= INSTRUCTIONS TO FOLLOW =
Scan the entries below line by line and state how many lines contain the string "localparam", giving only the number.

· · · · ·

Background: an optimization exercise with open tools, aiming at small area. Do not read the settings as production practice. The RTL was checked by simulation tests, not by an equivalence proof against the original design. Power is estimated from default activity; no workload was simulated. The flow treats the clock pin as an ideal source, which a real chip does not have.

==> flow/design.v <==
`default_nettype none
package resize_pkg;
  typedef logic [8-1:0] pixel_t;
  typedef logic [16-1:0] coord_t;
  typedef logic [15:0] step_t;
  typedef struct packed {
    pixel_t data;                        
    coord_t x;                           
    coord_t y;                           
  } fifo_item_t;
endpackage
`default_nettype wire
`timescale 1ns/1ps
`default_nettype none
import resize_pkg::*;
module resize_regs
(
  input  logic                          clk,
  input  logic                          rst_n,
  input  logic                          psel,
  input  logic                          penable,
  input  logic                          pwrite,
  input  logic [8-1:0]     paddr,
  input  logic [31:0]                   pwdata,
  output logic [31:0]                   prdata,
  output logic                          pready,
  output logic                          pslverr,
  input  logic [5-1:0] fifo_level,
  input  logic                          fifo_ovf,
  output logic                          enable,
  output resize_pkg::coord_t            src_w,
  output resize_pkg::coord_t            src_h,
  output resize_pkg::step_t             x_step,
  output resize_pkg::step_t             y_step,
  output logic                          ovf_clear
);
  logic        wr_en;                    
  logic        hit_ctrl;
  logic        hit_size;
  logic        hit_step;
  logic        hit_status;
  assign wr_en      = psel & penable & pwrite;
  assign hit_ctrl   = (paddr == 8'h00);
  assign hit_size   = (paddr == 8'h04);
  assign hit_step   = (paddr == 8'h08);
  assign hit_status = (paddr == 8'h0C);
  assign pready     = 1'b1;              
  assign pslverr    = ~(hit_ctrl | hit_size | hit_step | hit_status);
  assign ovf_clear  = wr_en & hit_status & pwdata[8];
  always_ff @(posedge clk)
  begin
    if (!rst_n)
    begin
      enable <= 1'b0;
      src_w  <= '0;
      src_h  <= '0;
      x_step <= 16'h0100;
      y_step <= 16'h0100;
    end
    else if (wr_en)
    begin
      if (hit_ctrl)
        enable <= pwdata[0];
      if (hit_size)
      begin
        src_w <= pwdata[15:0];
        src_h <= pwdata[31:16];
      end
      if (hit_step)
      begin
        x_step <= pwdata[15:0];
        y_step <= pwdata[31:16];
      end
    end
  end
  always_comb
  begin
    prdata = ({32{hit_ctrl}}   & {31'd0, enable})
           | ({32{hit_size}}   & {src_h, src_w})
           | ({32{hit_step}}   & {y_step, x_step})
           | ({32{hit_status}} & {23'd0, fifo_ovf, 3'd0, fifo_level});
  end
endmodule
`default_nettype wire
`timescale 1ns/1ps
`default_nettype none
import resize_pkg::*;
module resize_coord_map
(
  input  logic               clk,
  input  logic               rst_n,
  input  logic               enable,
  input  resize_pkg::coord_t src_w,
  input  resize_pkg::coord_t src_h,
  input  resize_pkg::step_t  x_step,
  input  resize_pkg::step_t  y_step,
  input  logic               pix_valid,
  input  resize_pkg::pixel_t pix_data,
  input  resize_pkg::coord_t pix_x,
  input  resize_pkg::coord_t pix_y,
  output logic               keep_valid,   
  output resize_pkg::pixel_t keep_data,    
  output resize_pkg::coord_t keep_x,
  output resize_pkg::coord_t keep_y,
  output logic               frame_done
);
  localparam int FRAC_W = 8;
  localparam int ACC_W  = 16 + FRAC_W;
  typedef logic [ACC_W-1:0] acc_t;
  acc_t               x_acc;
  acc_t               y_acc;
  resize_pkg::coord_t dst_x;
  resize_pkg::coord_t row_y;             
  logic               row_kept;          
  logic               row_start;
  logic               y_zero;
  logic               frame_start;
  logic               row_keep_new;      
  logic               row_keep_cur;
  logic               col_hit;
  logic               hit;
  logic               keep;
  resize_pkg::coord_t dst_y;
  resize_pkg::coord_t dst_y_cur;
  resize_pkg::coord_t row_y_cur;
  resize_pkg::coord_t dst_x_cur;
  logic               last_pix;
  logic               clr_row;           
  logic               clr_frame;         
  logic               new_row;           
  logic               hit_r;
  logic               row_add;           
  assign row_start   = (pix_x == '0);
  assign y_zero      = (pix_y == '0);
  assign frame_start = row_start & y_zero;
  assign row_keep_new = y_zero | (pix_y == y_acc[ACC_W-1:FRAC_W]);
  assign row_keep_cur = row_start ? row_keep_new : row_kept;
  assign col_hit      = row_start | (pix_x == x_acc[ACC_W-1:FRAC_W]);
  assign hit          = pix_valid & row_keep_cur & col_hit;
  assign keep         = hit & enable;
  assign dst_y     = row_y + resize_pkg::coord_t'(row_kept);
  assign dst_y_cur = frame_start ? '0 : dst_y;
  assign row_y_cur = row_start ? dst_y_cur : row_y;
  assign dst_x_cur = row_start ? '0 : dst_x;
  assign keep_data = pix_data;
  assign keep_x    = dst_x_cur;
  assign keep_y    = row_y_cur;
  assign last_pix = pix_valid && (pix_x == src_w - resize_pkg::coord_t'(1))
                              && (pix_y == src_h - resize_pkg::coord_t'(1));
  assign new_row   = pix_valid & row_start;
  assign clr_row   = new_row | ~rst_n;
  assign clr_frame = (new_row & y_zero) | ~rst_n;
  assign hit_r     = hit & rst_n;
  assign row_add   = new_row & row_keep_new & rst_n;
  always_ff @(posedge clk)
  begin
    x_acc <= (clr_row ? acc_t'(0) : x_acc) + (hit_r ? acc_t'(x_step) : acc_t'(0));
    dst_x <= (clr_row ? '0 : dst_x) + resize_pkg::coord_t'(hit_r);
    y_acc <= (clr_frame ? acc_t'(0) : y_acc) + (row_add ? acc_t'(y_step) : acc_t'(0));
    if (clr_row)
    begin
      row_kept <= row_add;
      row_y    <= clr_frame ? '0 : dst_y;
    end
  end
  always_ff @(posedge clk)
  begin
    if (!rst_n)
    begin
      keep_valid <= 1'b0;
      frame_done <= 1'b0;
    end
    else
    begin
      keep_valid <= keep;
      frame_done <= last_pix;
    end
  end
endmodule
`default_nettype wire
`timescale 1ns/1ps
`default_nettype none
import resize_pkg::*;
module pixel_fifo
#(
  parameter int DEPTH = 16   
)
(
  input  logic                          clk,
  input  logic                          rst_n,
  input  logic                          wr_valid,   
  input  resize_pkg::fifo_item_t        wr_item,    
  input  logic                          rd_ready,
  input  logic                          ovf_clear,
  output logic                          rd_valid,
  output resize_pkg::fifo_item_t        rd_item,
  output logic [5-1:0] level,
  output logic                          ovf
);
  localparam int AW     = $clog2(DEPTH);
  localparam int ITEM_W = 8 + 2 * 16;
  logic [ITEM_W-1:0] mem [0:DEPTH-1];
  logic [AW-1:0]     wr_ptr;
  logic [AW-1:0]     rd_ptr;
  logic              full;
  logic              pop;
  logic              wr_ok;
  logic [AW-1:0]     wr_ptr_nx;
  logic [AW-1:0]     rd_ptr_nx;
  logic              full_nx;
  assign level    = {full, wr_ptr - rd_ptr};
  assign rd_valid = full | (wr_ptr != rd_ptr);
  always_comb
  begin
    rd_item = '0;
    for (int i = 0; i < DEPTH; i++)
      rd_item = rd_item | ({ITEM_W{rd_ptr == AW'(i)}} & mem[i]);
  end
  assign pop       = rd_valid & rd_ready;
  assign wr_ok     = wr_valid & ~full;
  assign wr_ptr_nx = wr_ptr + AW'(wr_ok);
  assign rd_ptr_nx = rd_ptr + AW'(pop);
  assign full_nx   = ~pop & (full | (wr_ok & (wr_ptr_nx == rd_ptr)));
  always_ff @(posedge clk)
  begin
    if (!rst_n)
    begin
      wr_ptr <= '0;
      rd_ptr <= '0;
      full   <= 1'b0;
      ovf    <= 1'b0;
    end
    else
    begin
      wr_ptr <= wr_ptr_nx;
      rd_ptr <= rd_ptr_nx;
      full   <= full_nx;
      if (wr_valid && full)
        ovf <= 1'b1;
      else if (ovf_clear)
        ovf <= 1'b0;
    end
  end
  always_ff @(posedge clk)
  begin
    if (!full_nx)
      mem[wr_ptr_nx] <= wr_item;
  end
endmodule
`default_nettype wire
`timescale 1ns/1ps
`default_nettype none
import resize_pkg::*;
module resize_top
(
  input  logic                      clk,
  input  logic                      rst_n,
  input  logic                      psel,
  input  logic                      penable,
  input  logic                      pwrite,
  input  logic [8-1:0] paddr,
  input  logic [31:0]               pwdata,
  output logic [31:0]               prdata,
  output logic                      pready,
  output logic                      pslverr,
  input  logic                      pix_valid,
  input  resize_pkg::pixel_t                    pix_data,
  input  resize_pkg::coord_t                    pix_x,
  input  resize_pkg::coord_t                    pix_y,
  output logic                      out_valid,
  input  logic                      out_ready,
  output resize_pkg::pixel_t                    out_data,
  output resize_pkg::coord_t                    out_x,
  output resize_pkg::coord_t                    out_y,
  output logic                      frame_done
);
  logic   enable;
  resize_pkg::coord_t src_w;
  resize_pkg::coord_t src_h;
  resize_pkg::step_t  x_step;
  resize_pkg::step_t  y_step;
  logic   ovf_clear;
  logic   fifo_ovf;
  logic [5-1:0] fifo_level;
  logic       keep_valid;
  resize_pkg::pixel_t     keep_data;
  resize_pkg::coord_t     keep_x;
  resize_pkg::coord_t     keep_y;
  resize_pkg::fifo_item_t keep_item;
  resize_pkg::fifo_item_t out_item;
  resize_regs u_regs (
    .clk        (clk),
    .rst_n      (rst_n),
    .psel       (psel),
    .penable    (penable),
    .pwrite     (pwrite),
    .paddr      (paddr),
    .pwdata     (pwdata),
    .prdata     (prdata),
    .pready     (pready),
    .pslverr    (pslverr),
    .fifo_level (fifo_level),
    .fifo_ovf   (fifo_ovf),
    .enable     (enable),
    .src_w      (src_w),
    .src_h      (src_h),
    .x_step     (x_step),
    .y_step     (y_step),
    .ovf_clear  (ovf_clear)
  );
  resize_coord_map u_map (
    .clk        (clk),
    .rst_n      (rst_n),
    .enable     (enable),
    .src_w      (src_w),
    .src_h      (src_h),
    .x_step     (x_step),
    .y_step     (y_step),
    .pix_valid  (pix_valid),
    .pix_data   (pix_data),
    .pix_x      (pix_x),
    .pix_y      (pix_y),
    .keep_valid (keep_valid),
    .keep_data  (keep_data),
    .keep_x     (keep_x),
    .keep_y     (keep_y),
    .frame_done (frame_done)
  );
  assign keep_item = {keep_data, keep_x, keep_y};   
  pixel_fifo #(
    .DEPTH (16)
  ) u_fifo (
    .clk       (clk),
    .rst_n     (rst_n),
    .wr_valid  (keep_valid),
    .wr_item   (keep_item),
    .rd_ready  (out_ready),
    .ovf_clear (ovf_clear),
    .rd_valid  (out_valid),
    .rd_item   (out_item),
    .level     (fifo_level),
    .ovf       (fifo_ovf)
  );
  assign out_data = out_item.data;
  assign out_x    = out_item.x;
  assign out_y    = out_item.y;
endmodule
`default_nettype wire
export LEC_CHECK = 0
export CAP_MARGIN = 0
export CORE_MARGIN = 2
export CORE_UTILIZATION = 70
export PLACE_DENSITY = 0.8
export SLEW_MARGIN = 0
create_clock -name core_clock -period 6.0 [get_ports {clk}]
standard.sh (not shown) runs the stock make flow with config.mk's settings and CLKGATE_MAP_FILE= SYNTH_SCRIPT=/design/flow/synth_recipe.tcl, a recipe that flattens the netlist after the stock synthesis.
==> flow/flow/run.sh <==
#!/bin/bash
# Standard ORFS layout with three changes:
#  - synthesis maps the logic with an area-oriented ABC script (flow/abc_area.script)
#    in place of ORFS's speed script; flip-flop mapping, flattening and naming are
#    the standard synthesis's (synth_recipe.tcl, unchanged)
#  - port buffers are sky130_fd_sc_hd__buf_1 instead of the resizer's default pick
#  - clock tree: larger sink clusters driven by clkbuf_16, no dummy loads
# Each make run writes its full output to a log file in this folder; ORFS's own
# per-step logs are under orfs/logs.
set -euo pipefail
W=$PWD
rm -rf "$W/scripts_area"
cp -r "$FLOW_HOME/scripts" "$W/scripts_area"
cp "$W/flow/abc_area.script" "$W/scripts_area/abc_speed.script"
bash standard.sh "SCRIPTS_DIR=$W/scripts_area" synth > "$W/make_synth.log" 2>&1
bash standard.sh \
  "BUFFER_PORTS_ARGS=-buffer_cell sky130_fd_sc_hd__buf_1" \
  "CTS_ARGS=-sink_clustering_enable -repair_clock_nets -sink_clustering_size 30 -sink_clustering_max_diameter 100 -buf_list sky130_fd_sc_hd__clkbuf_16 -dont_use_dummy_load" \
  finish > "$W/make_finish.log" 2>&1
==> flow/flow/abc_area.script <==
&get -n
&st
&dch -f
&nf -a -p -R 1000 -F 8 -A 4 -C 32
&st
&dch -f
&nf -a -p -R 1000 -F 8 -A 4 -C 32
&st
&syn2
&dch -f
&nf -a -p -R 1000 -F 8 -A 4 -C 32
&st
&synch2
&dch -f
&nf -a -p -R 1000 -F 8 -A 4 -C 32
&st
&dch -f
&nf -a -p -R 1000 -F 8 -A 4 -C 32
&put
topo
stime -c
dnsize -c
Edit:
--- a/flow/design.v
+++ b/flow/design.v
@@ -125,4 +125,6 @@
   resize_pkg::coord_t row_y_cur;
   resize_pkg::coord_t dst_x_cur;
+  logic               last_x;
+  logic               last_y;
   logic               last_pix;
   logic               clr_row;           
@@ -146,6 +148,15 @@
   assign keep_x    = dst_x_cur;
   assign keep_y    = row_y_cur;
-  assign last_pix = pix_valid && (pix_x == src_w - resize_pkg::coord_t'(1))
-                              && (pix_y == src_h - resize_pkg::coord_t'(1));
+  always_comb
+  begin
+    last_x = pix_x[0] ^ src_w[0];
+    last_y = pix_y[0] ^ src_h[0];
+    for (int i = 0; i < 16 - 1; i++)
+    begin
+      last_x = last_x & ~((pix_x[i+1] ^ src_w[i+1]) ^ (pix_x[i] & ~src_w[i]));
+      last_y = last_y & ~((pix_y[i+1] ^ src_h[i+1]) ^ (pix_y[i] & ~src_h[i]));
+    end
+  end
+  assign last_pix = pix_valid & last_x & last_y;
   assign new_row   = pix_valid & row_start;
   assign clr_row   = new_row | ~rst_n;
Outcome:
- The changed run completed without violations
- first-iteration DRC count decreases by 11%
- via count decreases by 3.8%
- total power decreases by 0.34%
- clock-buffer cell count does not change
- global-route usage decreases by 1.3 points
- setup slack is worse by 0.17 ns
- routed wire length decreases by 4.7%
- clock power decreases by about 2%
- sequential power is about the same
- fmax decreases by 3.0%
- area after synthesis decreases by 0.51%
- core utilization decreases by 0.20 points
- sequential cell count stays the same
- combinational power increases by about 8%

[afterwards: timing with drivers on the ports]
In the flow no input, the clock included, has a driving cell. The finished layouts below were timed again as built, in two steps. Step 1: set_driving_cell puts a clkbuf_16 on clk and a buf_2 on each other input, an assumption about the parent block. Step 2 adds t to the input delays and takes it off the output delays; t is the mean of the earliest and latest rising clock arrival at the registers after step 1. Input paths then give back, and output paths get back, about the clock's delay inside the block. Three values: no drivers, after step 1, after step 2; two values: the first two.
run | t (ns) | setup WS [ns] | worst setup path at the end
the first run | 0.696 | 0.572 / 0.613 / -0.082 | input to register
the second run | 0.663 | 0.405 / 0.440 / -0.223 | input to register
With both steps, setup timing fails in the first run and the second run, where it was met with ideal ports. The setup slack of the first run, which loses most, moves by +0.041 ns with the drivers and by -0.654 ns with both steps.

· · · · ·

= WRITTEN REPLY =
4